What the task requires →
Extract every line below that contains the word "added".
[[ Data extract open ]]
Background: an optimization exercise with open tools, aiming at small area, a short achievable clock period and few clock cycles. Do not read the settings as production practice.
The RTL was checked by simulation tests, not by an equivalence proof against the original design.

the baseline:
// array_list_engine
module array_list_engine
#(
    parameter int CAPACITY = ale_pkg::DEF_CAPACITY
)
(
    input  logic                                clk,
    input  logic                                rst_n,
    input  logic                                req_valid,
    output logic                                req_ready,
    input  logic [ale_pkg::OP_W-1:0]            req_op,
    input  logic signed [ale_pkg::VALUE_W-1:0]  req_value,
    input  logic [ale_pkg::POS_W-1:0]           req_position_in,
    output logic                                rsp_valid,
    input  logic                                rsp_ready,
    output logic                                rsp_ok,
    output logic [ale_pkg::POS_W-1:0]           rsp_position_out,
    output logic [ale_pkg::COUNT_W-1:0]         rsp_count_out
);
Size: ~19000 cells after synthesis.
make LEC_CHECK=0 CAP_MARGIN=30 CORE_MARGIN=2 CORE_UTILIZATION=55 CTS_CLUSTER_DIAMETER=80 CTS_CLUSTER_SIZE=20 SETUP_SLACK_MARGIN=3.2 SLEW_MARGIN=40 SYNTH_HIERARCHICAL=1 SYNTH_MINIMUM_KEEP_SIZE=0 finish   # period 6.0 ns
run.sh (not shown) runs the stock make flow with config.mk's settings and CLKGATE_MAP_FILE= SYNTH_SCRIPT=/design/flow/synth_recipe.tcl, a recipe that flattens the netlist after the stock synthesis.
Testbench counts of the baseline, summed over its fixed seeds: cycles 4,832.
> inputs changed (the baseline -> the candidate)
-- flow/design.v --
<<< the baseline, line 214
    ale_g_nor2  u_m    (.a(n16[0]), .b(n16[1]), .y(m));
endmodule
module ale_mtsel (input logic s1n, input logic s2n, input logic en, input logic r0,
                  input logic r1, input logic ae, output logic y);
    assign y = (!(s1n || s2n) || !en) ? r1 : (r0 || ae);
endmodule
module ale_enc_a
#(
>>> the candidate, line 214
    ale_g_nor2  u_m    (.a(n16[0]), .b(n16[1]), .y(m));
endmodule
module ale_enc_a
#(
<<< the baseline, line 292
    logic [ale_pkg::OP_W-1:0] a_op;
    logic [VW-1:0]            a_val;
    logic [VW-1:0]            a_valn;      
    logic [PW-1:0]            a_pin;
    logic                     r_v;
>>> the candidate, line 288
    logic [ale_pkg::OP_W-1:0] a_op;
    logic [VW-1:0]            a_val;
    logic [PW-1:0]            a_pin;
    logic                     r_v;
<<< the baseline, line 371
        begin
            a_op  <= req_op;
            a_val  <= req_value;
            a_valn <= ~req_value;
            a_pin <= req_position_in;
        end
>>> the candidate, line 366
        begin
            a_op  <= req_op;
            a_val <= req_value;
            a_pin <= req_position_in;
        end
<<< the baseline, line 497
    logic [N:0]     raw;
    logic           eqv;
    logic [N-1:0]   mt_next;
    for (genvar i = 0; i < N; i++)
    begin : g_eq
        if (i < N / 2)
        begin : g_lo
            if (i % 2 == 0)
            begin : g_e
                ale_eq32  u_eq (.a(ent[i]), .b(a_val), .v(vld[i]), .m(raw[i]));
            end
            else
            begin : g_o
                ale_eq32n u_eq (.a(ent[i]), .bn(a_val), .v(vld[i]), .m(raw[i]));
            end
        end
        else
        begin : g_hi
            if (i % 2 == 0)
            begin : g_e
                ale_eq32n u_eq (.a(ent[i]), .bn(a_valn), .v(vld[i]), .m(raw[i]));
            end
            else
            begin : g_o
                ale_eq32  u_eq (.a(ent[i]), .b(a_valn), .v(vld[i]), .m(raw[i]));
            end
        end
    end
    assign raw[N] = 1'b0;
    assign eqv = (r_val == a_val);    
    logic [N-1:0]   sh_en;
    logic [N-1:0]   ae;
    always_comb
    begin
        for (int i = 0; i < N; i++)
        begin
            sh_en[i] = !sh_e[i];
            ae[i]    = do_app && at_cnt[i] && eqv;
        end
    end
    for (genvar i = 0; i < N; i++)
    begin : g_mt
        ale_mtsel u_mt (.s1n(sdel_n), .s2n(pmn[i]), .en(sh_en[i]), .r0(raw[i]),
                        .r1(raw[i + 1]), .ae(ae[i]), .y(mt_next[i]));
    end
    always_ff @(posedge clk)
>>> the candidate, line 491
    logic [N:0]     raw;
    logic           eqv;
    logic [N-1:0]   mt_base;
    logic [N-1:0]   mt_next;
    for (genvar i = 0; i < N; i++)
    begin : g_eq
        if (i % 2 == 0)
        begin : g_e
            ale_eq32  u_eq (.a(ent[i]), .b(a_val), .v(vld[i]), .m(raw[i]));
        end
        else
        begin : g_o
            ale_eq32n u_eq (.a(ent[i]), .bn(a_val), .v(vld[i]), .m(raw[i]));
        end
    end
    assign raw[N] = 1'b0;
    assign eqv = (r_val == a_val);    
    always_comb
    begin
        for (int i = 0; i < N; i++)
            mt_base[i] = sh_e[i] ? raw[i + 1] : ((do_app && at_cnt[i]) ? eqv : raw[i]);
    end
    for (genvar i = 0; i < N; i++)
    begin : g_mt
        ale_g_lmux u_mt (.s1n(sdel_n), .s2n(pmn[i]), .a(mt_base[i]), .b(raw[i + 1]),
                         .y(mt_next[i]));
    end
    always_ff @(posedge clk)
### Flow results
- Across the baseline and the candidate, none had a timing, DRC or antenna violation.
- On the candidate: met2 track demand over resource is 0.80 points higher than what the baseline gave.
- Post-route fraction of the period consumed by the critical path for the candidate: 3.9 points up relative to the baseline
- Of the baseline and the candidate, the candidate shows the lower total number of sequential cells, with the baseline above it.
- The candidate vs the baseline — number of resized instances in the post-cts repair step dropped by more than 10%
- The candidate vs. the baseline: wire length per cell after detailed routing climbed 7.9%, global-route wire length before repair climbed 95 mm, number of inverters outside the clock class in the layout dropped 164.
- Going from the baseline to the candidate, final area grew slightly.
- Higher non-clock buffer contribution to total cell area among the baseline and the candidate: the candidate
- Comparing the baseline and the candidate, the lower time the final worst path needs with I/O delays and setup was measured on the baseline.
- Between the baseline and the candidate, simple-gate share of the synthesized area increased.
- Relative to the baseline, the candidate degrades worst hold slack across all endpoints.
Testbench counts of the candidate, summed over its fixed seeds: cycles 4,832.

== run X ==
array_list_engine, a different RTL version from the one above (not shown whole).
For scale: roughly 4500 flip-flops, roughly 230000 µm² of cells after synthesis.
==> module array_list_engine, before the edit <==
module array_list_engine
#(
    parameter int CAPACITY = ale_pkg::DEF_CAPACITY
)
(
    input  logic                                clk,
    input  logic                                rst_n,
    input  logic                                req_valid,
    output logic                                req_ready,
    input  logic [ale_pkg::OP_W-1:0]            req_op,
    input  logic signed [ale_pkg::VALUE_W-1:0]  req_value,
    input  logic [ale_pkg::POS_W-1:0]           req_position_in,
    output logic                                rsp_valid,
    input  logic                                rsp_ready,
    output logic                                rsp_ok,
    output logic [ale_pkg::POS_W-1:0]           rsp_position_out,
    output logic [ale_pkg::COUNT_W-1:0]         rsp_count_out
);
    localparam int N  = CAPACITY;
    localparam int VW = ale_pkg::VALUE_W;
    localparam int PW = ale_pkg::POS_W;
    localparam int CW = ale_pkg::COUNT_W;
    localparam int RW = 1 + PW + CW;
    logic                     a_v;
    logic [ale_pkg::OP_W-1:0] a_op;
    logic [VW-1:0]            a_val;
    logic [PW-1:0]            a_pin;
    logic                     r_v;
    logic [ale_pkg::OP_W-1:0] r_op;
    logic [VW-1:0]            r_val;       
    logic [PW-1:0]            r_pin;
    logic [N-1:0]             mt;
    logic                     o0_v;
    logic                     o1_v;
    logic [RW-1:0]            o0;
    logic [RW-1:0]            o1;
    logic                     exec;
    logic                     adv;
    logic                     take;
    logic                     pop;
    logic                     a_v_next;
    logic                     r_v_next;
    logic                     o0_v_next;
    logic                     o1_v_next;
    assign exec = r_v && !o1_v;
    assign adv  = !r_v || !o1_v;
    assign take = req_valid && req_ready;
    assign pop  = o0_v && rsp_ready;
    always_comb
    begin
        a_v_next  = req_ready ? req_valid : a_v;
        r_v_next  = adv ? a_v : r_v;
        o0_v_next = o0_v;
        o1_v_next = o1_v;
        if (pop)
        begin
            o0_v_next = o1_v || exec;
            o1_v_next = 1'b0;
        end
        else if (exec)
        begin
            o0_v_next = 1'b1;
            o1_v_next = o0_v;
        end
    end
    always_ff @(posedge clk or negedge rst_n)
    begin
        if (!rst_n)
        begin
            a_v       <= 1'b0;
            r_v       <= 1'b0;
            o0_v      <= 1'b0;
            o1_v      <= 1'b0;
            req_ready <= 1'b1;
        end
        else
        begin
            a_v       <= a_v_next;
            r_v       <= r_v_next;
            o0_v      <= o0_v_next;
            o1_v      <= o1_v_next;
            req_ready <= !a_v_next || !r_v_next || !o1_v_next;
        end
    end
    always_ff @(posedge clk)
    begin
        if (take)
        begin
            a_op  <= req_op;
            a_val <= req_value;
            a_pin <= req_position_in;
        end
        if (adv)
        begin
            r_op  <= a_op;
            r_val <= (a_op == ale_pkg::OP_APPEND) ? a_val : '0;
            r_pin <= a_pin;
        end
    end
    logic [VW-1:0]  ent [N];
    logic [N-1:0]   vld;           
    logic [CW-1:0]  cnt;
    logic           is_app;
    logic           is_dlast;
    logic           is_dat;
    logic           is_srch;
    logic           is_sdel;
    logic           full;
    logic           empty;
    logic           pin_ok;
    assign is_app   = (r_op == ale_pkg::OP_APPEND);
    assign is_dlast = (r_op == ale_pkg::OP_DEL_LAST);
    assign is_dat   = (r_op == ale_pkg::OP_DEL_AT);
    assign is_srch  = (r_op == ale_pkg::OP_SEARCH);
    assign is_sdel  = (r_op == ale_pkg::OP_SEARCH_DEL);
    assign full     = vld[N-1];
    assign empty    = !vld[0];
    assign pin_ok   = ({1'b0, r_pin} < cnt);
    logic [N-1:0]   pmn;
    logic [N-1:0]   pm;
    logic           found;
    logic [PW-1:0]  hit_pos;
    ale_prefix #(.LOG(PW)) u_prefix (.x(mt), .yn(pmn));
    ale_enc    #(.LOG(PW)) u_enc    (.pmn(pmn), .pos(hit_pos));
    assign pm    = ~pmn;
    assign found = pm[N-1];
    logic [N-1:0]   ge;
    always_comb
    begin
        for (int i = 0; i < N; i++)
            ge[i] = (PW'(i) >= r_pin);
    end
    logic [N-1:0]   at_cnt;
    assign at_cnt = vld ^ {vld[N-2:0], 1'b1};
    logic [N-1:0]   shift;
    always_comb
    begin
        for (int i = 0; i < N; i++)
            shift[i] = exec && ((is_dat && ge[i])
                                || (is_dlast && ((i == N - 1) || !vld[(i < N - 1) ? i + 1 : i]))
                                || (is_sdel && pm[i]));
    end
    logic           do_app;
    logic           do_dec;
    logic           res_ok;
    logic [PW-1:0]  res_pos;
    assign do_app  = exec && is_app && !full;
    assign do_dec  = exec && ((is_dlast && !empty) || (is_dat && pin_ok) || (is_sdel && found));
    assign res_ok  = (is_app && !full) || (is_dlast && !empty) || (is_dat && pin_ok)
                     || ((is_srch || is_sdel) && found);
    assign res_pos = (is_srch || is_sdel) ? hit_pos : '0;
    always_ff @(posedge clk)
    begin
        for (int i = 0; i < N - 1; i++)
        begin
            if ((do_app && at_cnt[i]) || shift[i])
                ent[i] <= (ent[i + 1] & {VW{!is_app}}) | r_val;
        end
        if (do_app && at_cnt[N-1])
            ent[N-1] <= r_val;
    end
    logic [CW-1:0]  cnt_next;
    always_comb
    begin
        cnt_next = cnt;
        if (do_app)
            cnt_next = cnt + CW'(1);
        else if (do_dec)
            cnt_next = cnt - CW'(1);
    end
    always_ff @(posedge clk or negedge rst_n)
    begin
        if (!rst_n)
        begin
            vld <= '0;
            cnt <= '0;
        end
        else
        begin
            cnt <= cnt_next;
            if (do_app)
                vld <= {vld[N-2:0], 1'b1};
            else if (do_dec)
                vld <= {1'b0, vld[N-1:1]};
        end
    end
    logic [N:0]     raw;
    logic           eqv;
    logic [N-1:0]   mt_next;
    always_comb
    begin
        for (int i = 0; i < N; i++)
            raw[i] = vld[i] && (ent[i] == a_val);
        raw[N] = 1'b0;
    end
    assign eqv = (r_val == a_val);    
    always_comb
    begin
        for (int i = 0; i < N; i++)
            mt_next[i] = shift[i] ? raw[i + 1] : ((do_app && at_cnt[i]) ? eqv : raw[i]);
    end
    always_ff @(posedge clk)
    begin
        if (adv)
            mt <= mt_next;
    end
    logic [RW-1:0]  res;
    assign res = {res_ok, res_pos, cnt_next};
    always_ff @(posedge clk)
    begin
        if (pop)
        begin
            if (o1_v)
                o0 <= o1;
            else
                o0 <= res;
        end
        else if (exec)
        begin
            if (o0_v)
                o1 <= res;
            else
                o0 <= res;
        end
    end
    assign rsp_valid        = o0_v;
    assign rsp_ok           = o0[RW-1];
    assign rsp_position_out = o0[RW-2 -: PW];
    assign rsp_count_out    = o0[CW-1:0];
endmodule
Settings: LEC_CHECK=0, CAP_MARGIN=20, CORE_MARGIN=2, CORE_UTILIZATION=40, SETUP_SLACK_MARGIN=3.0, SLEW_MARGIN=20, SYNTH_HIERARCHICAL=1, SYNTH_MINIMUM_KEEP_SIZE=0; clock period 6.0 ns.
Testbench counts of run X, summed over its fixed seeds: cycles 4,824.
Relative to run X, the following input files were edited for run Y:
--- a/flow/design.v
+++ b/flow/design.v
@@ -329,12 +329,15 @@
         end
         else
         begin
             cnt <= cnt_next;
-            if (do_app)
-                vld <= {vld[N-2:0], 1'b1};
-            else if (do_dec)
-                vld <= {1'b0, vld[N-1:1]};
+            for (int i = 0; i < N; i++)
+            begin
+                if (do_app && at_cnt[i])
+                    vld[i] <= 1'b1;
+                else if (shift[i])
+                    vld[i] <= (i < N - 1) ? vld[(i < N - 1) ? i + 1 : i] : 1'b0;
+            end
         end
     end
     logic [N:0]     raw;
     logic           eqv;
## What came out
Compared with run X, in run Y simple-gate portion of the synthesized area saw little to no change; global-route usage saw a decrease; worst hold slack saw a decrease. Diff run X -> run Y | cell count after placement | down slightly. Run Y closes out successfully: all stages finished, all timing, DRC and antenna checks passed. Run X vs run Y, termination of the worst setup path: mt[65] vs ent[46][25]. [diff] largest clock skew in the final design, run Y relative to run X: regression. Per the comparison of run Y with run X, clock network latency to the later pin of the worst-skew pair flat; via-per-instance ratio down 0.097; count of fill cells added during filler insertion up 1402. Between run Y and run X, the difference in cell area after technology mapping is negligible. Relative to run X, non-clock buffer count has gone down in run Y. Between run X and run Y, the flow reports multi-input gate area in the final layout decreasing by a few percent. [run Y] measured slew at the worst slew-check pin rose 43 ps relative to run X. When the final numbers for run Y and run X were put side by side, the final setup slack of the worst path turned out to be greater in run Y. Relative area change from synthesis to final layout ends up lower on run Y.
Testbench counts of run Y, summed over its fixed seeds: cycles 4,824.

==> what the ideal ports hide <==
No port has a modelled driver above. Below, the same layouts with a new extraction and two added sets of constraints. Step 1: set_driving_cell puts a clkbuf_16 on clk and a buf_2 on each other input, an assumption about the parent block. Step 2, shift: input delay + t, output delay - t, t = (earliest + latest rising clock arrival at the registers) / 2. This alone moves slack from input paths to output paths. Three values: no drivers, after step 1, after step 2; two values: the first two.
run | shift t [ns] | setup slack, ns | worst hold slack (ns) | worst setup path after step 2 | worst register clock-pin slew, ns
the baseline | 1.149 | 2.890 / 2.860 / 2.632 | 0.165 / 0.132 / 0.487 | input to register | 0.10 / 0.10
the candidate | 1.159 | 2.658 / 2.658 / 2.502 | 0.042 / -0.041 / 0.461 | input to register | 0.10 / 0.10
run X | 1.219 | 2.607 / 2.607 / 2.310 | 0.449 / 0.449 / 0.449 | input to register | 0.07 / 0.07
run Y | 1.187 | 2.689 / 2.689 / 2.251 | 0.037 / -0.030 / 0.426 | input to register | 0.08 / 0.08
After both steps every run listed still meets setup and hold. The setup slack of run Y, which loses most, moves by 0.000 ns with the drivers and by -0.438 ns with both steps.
[[ Data extract closed ]]
Problem solution →
Compared with run X, in run Y simple-gate portion of the synthesized area saw little to no change; global-route usage saw a decrease; worst hold slack saw a decrease. Diff run X -> run Y | cell count after placement | down slightly. Run Y closes out successfully: all stages finished, all timing, DRC and antenna checks passed. Run X vs run Y, termination of the worst setup path: mt[65] vs ent[46][25]. [diff] largest clock skew in the final design, run Y relative to run X: regression. Per the comparison of run Y with run X, clock network latency to the later pin of the worst-skew pair flat; via-per-instance ratio down 0.097; count of fill cells added during filler insertion up 1402. Between run Y and run X, the difference in cell area after technology mapping is negligible. Relative to run X, non-clock buffer count has gone down in run Y. Between run X and run Y, the flow reports multi-input gate area in the final layout decreasing by a few percent. [run Y] measured slew at the worst slew-check pin rose 43 ps relative to run X. When the final numbers for run Y and run X were put side by side, the final setup slack of the worst path turned out to be greater in run Y. Relative area change from synthesis to final layout ends up lower on run Y.
No port has a modelled driver above. Below, the same layouts with a new extraction and two added sets of constraints. Step 1: set_driving_cell puts a clkbuf_16 on clk and a buf_2 on each other input, an assumption about the parent block. Step 2, shift: input delay + t, output delay - t, t = (earliest + latest rising clock arrival at the registers) / 2. This alone moves slack from input paths to output paths. Three values: no drivers, after step 1, after step 2; two values: the first two.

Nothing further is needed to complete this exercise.